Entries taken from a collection
+++++

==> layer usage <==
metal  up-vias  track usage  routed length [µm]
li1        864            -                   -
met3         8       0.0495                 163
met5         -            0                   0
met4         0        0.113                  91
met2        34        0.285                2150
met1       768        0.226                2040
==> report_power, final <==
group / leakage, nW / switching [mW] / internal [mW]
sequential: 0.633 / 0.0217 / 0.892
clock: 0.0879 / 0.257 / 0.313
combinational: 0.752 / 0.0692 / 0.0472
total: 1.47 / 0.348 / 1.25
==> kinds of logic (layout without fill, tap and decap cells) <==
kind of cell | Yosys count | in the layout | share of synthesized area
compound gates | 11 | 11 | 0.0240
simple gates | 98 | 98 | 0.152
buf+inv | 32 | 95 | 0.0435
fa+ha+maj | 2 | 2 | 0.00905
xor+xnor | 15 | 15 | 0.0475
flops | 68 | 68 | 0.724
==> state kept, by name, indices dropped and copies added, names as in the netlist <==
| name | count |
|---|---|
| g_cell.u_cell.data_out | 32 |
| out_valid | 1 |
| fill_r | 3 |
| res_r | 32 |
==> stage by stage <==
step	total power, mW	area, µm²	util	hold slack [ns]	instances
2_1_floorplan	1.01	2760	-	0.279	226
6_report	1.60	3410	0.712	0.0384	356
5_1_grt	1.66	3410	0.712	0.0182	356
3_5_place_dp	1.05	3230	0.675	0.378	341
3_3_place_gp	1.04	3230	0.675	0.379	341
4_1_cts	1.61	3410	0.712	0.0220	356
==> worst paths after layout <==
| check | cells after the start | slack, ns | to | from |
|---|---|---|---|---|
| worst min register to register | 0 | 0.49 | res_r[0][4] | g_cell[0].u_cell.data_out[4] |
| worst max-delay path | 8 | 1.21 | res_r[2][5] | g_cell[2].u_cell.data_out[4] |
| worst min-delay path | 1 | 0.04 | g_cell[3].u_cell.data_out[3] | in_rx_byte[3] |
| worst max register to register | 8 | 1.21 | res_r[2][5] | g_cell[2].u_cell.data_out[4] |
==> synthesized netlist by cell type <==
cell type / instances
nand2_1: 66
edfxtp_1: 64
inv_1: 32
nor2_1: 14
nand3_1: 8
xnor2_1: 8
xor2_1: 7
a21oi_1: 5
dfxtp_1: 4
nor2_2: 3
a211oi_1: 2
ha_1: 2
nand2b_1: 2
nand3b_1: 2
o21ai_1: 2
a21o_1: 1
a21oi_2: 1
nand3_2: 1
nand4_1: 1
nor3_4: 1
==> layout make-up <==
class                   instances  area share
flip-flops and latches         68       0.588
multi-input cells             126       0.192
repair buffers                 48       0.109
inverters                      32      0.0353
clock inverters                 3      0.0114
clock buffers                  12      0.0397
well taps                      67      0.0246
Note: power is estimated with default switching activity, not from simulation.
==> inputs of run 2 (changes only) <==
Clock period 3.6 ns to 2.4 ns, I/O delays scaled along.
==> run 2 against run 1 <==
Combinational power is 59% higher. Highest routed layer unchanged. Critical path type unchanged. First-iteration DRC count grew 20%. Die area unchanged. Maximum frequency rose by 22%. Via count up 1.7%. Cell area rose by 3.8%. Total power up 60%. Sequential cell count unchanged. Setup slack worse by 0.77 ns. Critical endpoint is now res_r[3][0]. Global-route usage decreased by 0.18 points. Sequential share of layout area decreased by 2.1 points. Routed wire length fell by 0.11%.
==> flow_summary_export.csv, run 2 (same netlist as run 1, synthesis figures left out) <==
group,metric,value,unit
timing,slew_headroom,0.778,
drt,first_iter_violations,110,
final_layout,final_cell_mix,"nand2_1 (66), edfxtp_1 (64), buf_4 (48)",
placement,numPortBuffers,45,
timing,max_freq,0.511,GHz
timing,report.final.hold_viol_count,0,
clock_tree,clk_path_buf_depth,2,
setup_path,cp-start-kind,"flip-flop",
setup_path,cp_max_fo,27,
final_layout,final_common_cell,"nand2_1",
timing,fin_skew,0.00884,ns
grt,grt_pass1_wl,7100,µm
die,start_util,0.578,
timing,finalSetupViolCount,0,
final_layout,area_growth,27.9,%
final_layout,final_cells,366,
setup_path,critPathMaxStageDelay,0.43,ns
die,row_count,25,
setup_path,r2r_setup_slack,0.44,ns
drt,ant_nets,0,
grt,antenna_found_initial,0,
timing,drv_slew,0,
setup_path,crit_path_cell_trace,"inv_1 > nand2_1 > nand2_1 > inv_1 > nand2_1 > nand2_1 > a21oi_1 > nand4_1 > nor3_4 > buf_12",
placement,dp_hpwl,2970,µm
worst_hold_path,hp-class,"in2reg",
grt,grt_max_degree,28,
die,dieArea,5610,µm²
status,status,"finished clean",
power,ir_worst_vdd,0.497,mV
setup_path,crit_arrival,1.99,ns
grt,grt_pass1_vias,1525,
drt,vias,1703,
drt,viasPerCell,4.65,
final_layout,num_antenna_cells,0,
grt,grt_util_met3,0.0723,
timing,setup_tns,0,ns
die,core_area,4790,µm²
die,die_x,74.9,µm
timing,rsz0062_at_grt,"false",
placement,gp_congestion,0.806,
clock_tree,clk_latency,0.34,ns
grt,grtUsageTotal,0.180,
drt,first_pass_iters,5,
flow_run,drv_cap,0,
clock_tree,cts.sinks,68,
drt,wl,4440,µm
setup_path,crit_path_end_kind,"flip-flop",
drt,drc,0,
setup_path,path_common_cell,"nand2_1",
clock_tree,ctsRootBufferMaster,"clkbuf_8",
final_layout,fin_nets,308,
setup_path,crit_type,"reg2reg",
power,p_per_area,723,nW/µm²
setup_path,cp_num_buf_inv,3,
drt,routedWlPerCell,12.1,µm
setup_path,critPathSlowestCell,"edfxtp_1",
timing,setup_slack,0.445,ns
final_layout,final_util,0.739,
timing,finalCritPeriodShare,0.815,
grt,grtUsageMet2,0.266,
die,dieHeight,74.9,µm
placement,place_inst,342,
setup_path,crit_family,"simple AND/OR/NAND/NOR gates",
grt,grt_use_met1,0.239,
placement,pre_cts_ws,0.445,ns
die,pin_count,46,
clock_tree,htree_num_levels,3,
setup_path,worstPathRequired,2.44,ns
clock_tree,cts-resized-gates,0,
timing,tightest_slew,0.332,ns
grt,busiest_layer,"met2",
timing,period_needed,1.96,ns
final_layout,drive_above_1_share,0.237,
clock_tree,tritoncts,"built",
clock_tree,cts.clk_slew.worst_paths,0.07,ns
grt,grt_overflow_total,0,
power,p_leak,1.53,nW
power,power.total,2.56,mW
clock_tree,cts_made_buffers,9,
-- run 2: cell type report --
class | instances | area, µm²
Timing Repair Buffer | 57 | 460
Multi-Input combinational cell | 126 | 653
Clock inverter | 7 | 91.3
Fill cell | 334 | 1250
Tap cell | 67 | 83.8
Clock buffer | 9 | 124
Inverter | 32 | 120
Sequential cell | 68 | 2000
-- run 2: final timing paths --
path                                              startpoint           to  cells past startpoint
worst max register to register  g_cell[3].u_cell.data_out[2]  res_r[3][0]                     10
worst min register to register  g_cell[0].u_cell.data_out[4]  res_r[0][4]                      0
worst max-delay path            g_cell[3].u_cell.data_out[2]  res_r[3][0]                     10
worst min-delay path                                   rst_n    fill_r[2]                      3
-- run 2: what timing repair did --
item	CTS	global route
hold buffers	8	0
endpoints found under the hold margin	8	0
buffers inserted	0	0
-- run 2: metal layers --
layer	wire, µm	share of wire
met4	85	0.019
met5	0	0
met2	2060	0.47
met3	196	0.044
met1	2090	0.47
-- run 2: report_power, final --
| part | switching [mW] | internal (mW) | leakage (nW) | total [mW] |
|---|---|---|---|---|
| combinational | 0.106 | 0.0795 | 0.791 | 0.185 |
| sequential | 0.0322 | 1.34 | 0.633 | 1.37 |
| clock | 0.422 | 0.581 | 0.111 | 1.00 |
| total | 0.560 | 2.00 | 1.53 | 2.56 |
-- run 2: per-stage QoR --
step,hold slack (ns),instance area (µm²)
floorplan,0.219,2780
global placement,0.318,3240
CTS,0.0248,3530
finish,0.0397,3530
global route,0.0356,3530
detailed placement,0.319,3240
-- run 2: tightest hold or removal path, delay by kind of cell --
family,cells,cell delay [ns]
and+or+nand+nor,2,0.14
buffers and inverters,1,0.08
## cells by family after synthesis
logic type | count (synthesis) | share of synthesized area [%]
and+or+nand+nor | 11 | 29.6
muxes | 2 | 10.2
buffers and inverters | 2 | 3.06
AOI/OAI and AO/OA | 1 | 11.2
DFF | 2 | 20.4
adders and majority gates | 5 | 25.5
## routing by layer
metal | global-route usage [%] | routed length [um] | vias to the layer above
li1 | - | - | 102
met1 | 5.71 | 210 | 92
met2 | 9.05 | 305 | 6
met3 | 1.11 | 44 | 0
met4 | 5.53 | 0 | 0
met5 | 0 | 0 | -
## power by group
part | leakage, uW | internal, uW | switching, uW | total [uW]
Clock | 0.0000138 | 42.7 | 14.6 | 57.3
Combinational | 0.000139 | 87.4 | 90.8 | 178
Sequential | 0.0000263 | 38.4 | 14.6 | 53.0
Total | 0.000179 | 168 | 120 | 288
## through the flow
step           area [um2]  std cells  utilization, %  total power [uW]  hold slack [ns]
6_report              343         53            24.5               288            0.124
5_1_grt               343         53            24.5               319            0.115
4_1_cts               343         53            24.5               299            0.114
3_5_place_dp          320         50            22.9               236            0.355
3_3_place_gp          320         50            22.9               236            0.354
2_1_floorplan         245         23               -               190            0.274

+++++

The reply should consist solely of the lines above from the one that has "a211oi_1: 2" through the one that has "run 2 against", reproduced exactly.

- [SOLUTION BELOW]:
a211oi_1: 2
ha_1: 2
nand2b_1: 2
nand3b_1: 2
o21ai_1: 2
a21o_1: 1
a21oi_2: 1
nand3_2: 1
nand4_1: 1
nor3_4: 1
==> layout make-up <==
class                   instances  area share
flip-flops and latches         68       0.588
multi-input cells             126       0.192
repair buffers                 48       0.109
inverters                      32      0.0353
clock inverters                 3      0.0114
clock buffers                  12      0.0397
well taps                      67      0.0246
Note: power is estimated with default switching activity, not from simulation.
==> inputs of run 2 (changes only) <==
Clock period 3.6 ns to 2.4 ns, I/O delays scaled along.
==> run 2 against run 1 <==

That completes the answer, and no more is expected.